Sorry, I should have done the look up myself instead of just giving you the search. I am working on the extended list for own use and don’t plan to publish it here unless others are interested.
Bagof is a complicated beast. There is probably some explanation why this case is so much harder and there are the profiler and source code to figure it out
A bit of search reveals that bind_bagof_keys/3, and notably keysort/2 cause the big slowdown. Profiling under valgrind shows almost all time goes into deRef(), the macro that follows a variable reference chain. The bind_bagof_keys/3 trick ensures consistent variable bindings and makes sure this test passes:
sets(bagof-1) :-
List = [_,_,_],
bagof(X, member(X, List), Xs),
Xs == List.
The way this was written creates a 1,000 long variable reference chain from the shared variable dictionary through each of the answers. I changed this by creating the shared variable dictionary list before the findall/3 call, so each answer creates (possibly) a reference pointer into the dictionary. This has some quite drastic effect. Times on AMD 3950X, Ubuntu 19.10, normal (no PGO) optimization.
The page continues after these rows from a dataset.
[src/rtl/irq_controller.sv]
// -----------------------------------------------------------------------------
// irq_controller
//   Interrupt controller for the timer peripheral and other event sources.
//   Event lines are latched as pending (rising-edge or level per source), gated
//   by a per-source enable, and arbitrated with fixed priority (source 0 is
//   highest). A single CPU request is raised with an ack / end-of-interrupt
//   handshake. The register file sits on the peripheral bus.
//
//   Optional build macro: IRQ_SYNC_EN
//     defined   : each i_IrqSrc bit passes a 2-flop synchronizer before detection
//                 (edge to o_Irq latency 4 cycles)
//     undefined : sources are synchronous to i_Clk (edge to o_Irq latency 2)
//
// Ports
//   i_Clk, i_Rst        clock, asynchronous active-high reset
//   i_WEnable/WAddr/WData  bus write (index addressing)
//   i_REnable/RAddr     bus read request; o_RData valid the next cycle
//   o_RData, o_Err      registered read data and bus error
//   i_IrqSrc            event lines (bit 0 timer overflow, bit 1 timer one-pulse)
//   o_Irq, o_IrqId      registered interrupt request and requesting source ID
//   i_IrqAck            CPU acknowledge pulse
//
// Register map: 0 ENABLE, 1 PENDING (W1C), 2 EDGE, 3 STATUS (RO),
//               4 EOI (WO), 5 SWSET (WO, write-1-to-set)
// -----------------------------------------------------------------------------
module irq_controller #(
    parameter int N_SRC = 8,
    parameter int ID_W  = 4
) (
    input  logic              i_Clk,
    input  logic              i_Rst,
    input  logic              i_WEnable,
    input  logic [31:0]       i_WAddr,
    input  logic [31:0]       i_WData,
    input  logic              i_REnable,
    input  logic [31:0]       i_RAddr,
    output logic [31:0]       o_RData,
    output logic              o_Err,
    input  logic [N_SRC-1:0]  i_IrqSrc,
    output logic              o_Irq,
    output logic [ID_W-1:0]   o_IrqId,
    input  logic              i_IrqAck
);

    typedef enum logic [1:0] {
        ST_IDLE    = 2'd0,
        ST_ASSERT  = 2'd1,
        ST_SERVICE = 2'd2
    } state_t;

    state_t            state_r;
    logic [ID_W-1:0]   id_r;
    logic [N_SRC-1:0]  enable_r;
    logic [N_SRC-1:0]  edge_r;
    logic [N_SRC-1:0]  pending_r;
    logic [N_SRC-1:0]  src_prev_r;

    logic [N_SRC-1:0]  src_s;
    logic [N_SRC-1:0]  det_s;
    logic [N_SRC-1:0]  cand_s;
    logic [N_SRC-1:0]  id_oh_s;
    logic [N_SRC-1:0]  ack_clr_s;
    logic [N_SRC-1:0]  w1c_s;
    logic [N_SRC-1:0]  swset_s;
    logic [N_SRC-1:0]  enable_nxt_s;
    logic [N_SRC-1:0]  edge_nxt_s;
    logic [N_SRC-1:0]  pending_nxt_s;
    logic              eoi_s;
    logic              wr_err_s;
    logic              rd_err_s;
    logic [31:0]       rdata_s;
    logic [ID_W-1:0]   win_id_s;
    logic              win_vld_s;
    logic              unused_s;

    // Data bits above the source count carry no meaning in any register.
    assign unused_s = ^i_WData[31:N_SRC];

`ifdef IRQ_SYNC_EN
    logic [N_SRC-1:0] sync1_r;
    logic [N_SRC-1:0] sync2_r;

    // Two-flop synchronizer for asynchronous event lines.
    always_ff @(posedge i_Clk or posedge i_Rst) begin
        if (i_Rst) begin
            sync1_r <= '0;
            sync2_r <= '0;
        end else begin
            sync1_r <= i_IrqSrc;
            sync2_r <= sync1_r;
        end
    end
    assign src_s = sync2_r;
`else
    assign src_s = i_IrqSrc;
`endif

    // Edge sources fire on 0->1, level sources on every high cycle.
    assign det_s  = src_s & ((~src_prev_r & edge_r) | ~edge_r);
    assign cand_s = pending_r & enable_r;

    // Bus write decode: register updates, W1C/W1S masks, EOI and error flags.
    always_comb begin
        enable_nxt_s = enable_r;
        edge_nxt_s   = edge_r;
        w1c_s        = '0;
        swset_s      = '0;
        eoi_s        = 1'b0;
        wr_err_s     = 1'b0;
        if (i_WEnable) begin
            case (i_WAddr)
                32'd0:   enable_nxt_s = i_WData[N_SRC-1:0];
                32'd1:   w1c_s        = i_WData[N_SRC-1:0];
                32'd2:   edge_nxt_s   = i_WData[N_SRC-1:0];
                32'd3:   wr_err_s     = 1'b1;
                32'd4:   eoi_s        = 1'b1;
                32'd5:   swset_s      = i_WData[N_SRC-1:0];
                default: wr_err_s     = 1'b1;
            endcase
        end else begin
            eoi_s = 1'b0;
        end
    end

    // One-hot of the latched ID and the acknowledge clear (edge sources only).
    always_comb begin
        id_oh_s   = '0;
        ack_clr_s = '0;
        for (int i = 0; i < N_SRC; i++) begin
            id_oh_s[i] = (id_r == ID_W'(i));
        end
        if ((state_r == ST_ASSERT) && i_IrqAck) begin
            ack_clr_s = id_oh_s & edge_r;
        end else begin
            ack_clr_s = '0;
        end
    end

    // New events and software set override any clear in the same cycle.
    assign pending_nxt_s = (pending_r & ~(w1c_s | ack_clr_s)) | det_s | swset_s;

    // Fixed priority: lowest index wins, so scan from the top down.
    always_comb begin
        win_id_s  = '0;
        win_vld_s = 1'b0;
        for (int i = N_SRC - 1; i >= 0; i--) begin
            if (cand_s[i]) begin
                win_id_s  = ID_W'(i);
                win_vld_s = 1'b1;
            end else begin
                win_id_s  = win_id_s;
                win_vld_s = win_vld_s;
            end
        end
    end

    // Read mux; indices 4 and 5 are write-only and read as zero.
    always_comb begin
        rdata_s  = 32'd0;
        rd_err_s = 1'b0;
        case (i_RAddr)
            32'd0:   rdata_s[N_SRC-1:0] = enable_r;
            32'd1:   rdata_s[N_SRC-1:0] = pending_r;
            32'd2:   rdata_s[N_SRC-1:0] = edge_r;
            32'd3: begin
                rdata_s[9:8]      = state_r;
                rdata_s[ID_W-1:0] = id_r;
            end
            32'd4:   rdata_s  = 32'd0;
            32'd5:   rdata_s  = 32'd0;
            default: rd_err_s = 1'b1;
        endcase
    end

    // Configuration, pending and source-history registers.
    always_ff @(posedge i_Clk or posedge i_Rst) begin
        if (i_Rst) begin
            enable_r   <= '0;
            edge_r     <= '0;
            pending_r  <= '0;
            src_prev_r <= '0;
        end else begin
            enable_r   <= enable_nxt_s;
            edge_r     <= edge_nxt_s;
            pending_r  <= pending_nxt_s;
            src_prev_r <= src_s;
        end
    end

    // Bus response: a write wins over a simultaneous read; idle cycles hold.
    always_ff @(posedge i_Clk or posedge i_Rst) begin
        if (i_Rst) begin
            o_RData <= 32'd0;
            o_Err   <= 1'b0;
        end else if (i_WEnable) begin
            o_Err <= wr_err_s;
        end else if (i_REnable) begin
            o_Err <= rd_err_s;
            if (!rd_err_s) begin
                o_RData <= rdata_s;
            end
        end
    end

    // Request FSM. A request is withdrawn when software clears the latched
    // source's enable or pending bit, judged on the values being written now.
    always_ff @(posedge i_Clk or posedge i_Rst) begin
        if (i_Rst) begin
            state_r <= ST_IDLE;
            id_r    <= '0;
            o_Irq   <= 1'b0;
            o_IrqId <= '0;
        end else begin
            case (state_r)
                ST_IDLE: begin
                    if (win_vld_s) begin
                        state_r <= ST_ASSERT;
                        id_r    <= win_id_s;
                        o_Irq   <= 1'b1;
                        o_IrqId <= win_id_s;
                    end
                end
                ST_ASSERT: begin
                    if (i_IrqAck) begin
                        state_r <= ST_SERVICE;
                        o_Irq   <= 1'b0;
                    end else if (!(|(enable_nxt_s & pending_nxt_s & id_oh_s))) begin
                        state_r <= ST_IDLE;
                        o_Irq   <= 1'b0;
                    end
                end
                ST_SERVICE: begin
                    o_Irq <= 1'b0;
                    if (eoi_s) begin
                        state_r <= ST_IDLE;
                    end
                end
                default: begin
                    state_r <= ST_IDLE;
                    o_Irq   <= 1'b0;
                end
            endcase
        end
    end

endmodule
## src/rtl/data_mem_arbiter_pkg.sv

```systemverilog
// Shared types and constants for the data-memory arbiter (CPU vs. loader/DMA).
package data_mem_arbiter_pkg;

    typedef enum logic {
        OWN_CPU = 1'b0,
        OWN_DMA = 1'b1
    } owner_t;

    localparam int unsigned DEF_DATA_W    = 32;
    localparam int unsigned DEF_ADDR_W    = 32;
    localparam int unsigned DEF_BURST_MAX = 8;

    localparam int unsigned           WAIT_CNT_W   = 16;
    localparam logic [WAIT_CNT_W-1:0] WAIT_CNT_MAX = 16'hFFFF;

endpackage

```

## src/rtl/arb_rr_core.sv

```systemverilog
// Grant logic with last-winner priority state and DMA burst-lock counter.
// DATA_MEM_ARB_RR_EN selects round-robin unlocked arbitration; default is CPU-first.
module arb_rr_core
    import data_mem_arbiter_pkg::*;
#(
    parameter int unsigned BURST_MAX = DEF_BURST_MAX
) (
    input  logic clk,
    input  logic reset,
    input  logic cpu_req,
    input  logic dma_req,
    input  logic dma_lock,
    output logic cpu_gnt_c,
    output logic dma_gnt_c
);

    localparam int unsigned      CNT_W   = $clog2(BURST_MAX + 1);
    localparam logic [CNT_W-1:0] CNT_MAX = CNT_W'(BURST_MAX);

    owner_t           last_winner;
    logic [CNT_W-1:0] burst_cnt;
    logic             locked;

    // A locked burst overrides everything until the counter is exhausted.
    always_comb begin
        cpu_gnt_c = 1'b0;
        dma_gnt_c = 1'b0;
        locked    = (last_winner == OWN_DMA) && dma_lock && dma_req && (burst_cnt < CNT_MAX);
        if (locked) begin
            dma_gnt_c = 1'b1;
        end else if (cpu_req && dma_req) begin
`ifdef DATA_MEM_ARB_RR_EN
            if (last_winner == OWN_CPU) begin
                dma_gnt_c = 1'b1;
            end else begin
                cpu_gnt_c = 1'b1;
            end
`else
            cpu_gnt_c = 1'b1;
`endif
        end else begin
            cpu_gnt_c = cpu_req;
            dma_gnt_c = dma_req;
        end
    end

    always_ff @(posedge clk or negedge reset) begin
        if (!reset) begin
            last_winner <= OWN_DMA;
            burst_cnt   <= '0;
        end else begin
            if (cpu_gnt_c) begin
                last_winner <= OWN_CPU;
            end else if (dma_gnt_c) begin
                last_winner <= OWN_DMA;
            end
            // Counter saturates so a lone DMA keeps running but yields at once to a CPU request.
            if (cpu_gnt_c || !dma_req) begin
                burst_cnt <= '0;
            end else if (dma_gnt_c && dma_lock && (burst_cnt != CNT_MAX)) begin
                burst_cnt <= burst_cnt + CNT_W'(1);
            end
        end
    end

endmodule

```

## src/rtl/data_mem_arbiter.sv

```systemverilog
// Shares one data-memory port between the CPU and a loader/DMA; read data is registered per requester.
// Optional macro DATA_MEM_ARB_RR_EN enables round-robin arbitration (see arb_rr_core).
module data_mem_arbiter
    import data_mem_arbiter_pkg::*;
#(
    parameter int unsigned DATA_W    = DEF_DATA_W,
    parameter int unsigned ADDR_W    = DEF_ADDR_W,
    parameter int unsigned BURST_MAX = DEF_BURST_MAX
) (
    input  logic                  clk,
    input  logic                  reset,
    input  logic                  cpu_req,
    input  logic                  cpu_we,
    input  logic [ADDR_W-1:0]     cpu_addr,
    input  logic [DATA_W-1:0]     cpu_wdata,
    output logic                  cpu_gnt,
    output logic                  cpu_stall,
    output logic                  cpu_rvalid,
    output logic [DATA_W-1:0]     cpu_rdata,
    input  logic                  dma_req,
    input  logic                  dma_we,
    input  logic                  dma_lock,
    input  logic [ADDR_W-1:0]     dma_addr,
    input  logic [DATA_W-1:0]     dma_wdata,
    output logic                  dma_gnt,
    output logic                  dma_rvalid,
    output logic [DATA_W-1:0]     dma_rdata,
    output logic                  mem_we,
    output logic                  mem_re,
    output logic [ADDR_W-1:0]     mem_addr,
    output logic [DATA_W-1:0]     mem_wdata,
    input  logic [DATA_W-1:0]     mem_rdata,
    output logic [WAIT_CNT_W-1:0] cpu_wait_cnt
);

    arb_rr_core #(
        .BURST_MAX (BURST_MAX)
    ) u_core (
        .clk       (clk),
        .reset     (reset),
        .cpu_req   (cpu_req),
        .dma_req   (dma_req),
        .dma_lock  (dma_lock),
        .cpu_gnt_c (cpu_gnt),
        .dma_gnt_c (dma_gnt)
    );

    assign cpu_stall = cpu_req & ~cpu_gnt;

    // Memory port follows the granted requester; idle port is driven to zero.
    always_comb begin
        mem_we    = 1'b0;
        mem_re    = 1'b0;
        mem_addr  = '0;
        mem_wdata = '0;
        if (cpu_gnt) begin
            mem_we    = cpu_we;
            mem_re    = ~cpu_we;
            mem_addr  = cpu_addr;
            mem_wdata = cpu_wdata;
        end else if (dma_gnt) begin
            mem_we    = dma_we;
            mem_re    = ~dma_we;
            mem_addr  = dma_addr;
            mem_wdata = dma_wdata;
        end
    end

    always_ff @(posedge clk or negedge reset) begin
        if (!reset) begin
            cpu_rvalid   <= 1'b0;
            cpu_rdata    <= '0;
            dma_rvalid   <= 1'b0;
            dma_rdata    <= '0;
            cpu_wait_cnt <= '0;
        end else begin
            cpu_rvalid <= cpu_gnt & ~cpu_we;
            dma_rvalid <= dma_gnt & ~dma_we;
            if (cpu_gnt && !cpu_we) begin
                cpu_rdata <= mem_rdata;
            end
            if (dma_gnt && !dma_we) begin
                dma_rdata <= mem_rdata;
            end
            if (cpu_stall && (cpu_wait_cnt != WAIT_CNT_MAX)) begin
                cpu_wait_cnt <= cpu_wait_cnt + WAIT_CNT_W'(1);
            end
        end
    end

endmodule

```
?- time((between(1,1000,_), bagof(T, pr(X,1,1,T), L), fail; true)).
% 6,322,999 inferences, 0.609 CPU in 0.609 seconds (100% CPU, 10377325 Lips)
?- time((between(1,1000,_), bagof(Z-T, pr(X,Y,Z,T), L), fail; true)).
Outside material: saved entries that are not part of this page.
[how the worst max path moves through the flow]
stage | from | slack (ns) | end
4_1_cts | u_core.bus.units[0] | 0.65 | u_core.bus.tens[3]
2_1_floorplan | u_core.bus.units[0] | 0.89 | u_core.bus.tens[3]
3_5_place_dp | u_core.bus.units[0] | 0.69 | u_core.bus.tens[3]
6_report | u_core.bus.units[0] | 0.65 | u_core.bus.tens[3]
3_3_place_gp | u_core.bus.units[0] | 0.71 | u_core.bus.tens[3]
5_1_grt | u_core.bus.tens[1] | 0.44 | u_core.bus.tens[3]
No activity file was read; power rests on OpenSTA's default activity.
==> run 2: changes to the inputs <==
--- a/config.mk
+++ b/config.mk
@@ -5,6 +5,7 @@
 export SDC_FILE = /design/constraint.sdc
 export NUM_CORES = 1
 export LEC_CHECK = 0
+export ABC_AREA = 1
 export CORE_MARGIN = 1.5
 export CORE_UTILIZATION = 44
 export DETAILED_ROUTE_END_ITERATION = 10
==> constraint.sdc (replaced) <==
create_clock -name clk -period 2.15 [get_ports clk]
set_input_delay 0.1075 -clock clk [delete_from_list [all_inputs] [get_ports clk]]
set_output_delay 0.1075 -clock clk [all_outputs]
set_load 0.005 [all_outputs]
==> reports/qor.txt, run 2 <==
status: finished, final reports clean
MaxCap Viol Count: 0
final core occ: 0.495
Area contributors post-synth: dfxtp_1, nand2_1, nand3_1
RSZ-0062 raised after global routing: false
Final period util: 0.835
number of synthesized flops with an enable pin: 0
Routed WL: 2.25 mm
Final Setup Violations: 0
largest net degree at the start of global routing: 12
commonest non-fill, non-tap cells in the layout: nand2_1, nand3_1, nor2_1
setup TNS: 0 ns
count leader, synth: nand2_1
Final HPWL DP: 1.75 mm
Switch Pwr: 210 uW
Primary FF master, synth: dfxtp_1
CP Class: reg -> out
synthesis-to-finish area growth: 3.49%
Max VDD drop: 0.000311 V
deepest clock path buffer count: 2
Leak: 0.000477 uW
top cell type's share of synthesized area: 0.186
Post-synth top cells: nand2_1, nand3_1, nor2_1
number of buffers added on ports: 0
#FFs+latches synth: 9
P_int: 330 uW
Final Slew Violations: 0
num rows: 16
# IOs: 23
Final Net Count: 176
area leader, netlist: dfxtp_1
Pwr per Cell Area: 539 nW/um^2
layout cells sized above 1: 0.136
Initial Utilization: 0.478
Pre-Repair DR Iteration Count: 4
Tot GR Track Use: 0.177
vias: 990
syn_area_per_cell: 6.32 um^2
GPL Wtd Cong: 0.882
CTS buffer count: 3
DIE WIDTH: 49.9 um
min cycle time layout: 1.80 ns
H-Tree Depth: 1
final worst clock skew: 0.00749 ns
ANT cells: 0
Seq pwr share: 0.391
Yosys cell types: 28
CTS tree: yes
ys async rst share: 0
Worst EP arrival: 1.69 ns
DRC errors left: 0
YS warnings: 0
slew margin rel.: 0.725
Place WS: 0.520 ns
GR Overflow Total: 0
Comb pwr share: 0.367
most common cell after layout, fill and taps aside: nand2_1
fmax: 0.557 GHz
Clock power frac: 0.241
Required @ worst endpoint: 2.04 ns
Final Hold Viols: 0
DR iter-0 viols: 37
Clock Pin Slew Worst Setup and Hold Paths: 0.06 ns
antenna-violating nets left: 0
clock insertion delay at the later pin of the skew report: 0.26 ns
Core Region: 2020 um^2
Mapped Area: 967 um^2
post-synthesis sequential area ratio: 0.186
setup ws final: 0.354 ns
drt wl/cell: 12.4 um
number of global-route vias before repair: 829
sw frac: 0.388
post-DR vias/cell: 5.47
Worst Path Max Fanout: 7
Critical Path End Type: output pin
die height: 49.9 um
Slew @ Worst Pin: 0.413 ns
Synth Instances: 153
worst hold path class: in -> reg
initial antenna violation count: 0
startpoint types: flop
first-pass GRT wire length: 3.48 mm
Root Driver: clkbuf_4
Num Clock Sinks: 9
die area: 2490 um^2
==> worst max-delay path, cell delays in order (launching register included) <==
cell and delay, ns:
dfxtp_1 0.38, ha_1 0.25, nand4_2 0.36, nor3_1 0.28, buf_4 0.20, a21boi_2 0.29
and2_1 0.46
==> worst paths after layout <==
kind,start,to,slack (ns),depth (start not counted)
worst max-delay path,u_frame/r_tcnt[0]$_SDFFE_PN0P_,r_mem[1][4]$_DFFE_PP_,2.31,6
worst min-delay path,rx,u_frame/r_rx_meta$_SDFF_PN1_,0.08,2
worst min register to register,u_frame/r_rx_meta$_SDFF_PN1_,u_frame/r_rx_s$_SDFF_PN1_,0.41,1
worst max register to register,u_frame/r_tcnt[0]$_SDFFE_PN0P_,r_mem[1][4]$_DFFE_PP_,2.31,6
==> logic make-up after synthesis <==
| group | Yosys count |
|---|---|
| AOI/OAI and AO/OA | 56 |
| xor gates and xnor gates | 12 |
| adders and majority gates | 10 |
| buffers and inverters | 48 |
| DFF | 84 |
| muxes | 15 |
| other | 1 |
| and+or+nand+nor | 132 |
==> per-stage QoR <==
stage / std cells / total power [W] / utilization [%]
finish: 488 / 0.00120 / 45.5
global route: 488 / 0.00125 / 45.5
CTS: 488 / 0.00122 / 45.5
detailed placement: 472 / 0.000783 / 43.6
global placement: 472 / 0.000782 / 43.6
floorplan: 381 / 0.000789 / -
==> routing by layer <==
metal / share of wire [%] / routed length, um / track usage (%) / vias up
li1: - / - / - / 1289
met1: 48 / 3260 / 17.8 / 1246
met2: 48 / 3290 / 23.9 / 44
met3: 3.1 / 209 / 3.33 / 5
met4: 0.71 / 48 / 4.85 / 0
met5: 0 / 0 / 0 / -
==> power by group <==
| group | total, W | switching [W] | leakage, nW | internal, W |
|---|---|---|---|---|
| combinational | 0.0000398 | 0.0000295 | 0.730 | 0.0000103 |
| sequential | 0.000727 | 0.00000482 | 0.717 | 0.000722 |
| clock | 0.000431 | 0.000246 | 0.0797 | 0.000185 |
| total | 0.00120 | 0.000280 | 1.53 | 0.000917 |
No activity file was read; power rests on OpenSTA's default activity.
$ cat config.mk
export PLATFORM = sky130hd
export DESIGN_NAME = rv_wb_scoreboard
export DESIGN_NICKNAME = d
export VERILOG_FILES = /design/src/rtl/rv_wb_scoreboard.sv
export SDC_FILE = /design/constraint.sdc
export NUM_CORES = 1
export LEC_CHECK = 0
export ABC_AREA = 1
export BUFFER_PORTS_ARGS = -buffer_cell sky130_fd_sc_hd__buf_2
export CAP_MARGIN = 20
export CORE_MARGIN = 3
export CORE_UTILIZATION = 37
export CTS_CLUSTER_SIZE = 28
export DETAILED_ROUTE_END_ITERATION = 16
export PLACE_DENSITY = 0.74
export RECOVER_POWER = 50
export SYNTH_ARGS = -nofsm -noshare
export SYNTH_HDL_FRONTEND = slang
export SYNTH_SLANG_ARGS = --single-unit
$ cat constraint.sdc
create_clock -name clk_i -period 2.6 [get_ports clk_i]
set_input_delay 0.13 -clock clk_i [delete_from_list [all_inputs] [get_ports clk_i]]
set_output_delay 0.13 -clock clk_i [all_outputs]
set_load 0.02 [all_outputs]
File: config.mk
export PLATFORM = sky130hd
export DESIGN_NAME = sdram_arbit
export DESIGN_NICKNAME = d
export VERILOG_FILES = /design/src/rtl/sdram_arbit.sv
export SDC_FILE = /design/constraint.sdc
export NUM_CORES = 1
export LEC_CHECK = 0
export ABC_AREA = 1
export CAP_MARGIN = 20
export CORE_ASPECT_RATIO = 0.5
export CORE_MARGIN = 4
export CORE_UTILIZATION = 35
export CTS_BUF_LIST = sky130_fd_sc_hd__clkbuf_4 sky130_fd_sc_hd__clkbuf_8
export CTS_CLUSTER_DIAMETER = 200
export CTS_CLUSTER_SIZE = 12
export DETAILED_ROUTE_END_ITERATION = 10
export PLACE_DENSITY_LB_ADDON = 0.15
export SYNTH_ARGS = -nofsm -noshare
export SYNTH_HDL_FRONTEND = slang
export SYNTH_SLANG_ARGS = --single-unit
File: constraint.sdc
create_clock -name sclk -period 1.5 [get_ports sclk]
set_input_delay 0.15 -clock sclk [delete_from_list [all_inputs] [get_ports sclk]]
set_output_delay 0.15 -clock sclk [all_outputs]
set_load 0.05 [all_outputs]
% 6,324,007 inferences, 0.678 CPU in 0.679 seconds (100% CPU, 9321305 Lips)
And
?- time((between(1,1000,_), bagof(Z-T, pr2(X,Y,Z,T), L), fail; true)).
% 5,099,007 inferences, 0.797 CPU in 0.797 seconds (100% CPU, 6395849 Lips)
?- time((between(1,1000,_), setof(Z-T, pr2(X,Y,Z,T), L), fail; true)).
% 4,923,001 inferences, 0.934 CPU in 0.935 seconds (100% CPU, 5268815 Lips)
Ratio 117%
I thought long variable reference chains are hardly ever a problem, but apparently it is possible to find counter examples in real life. Learned something new Thanks.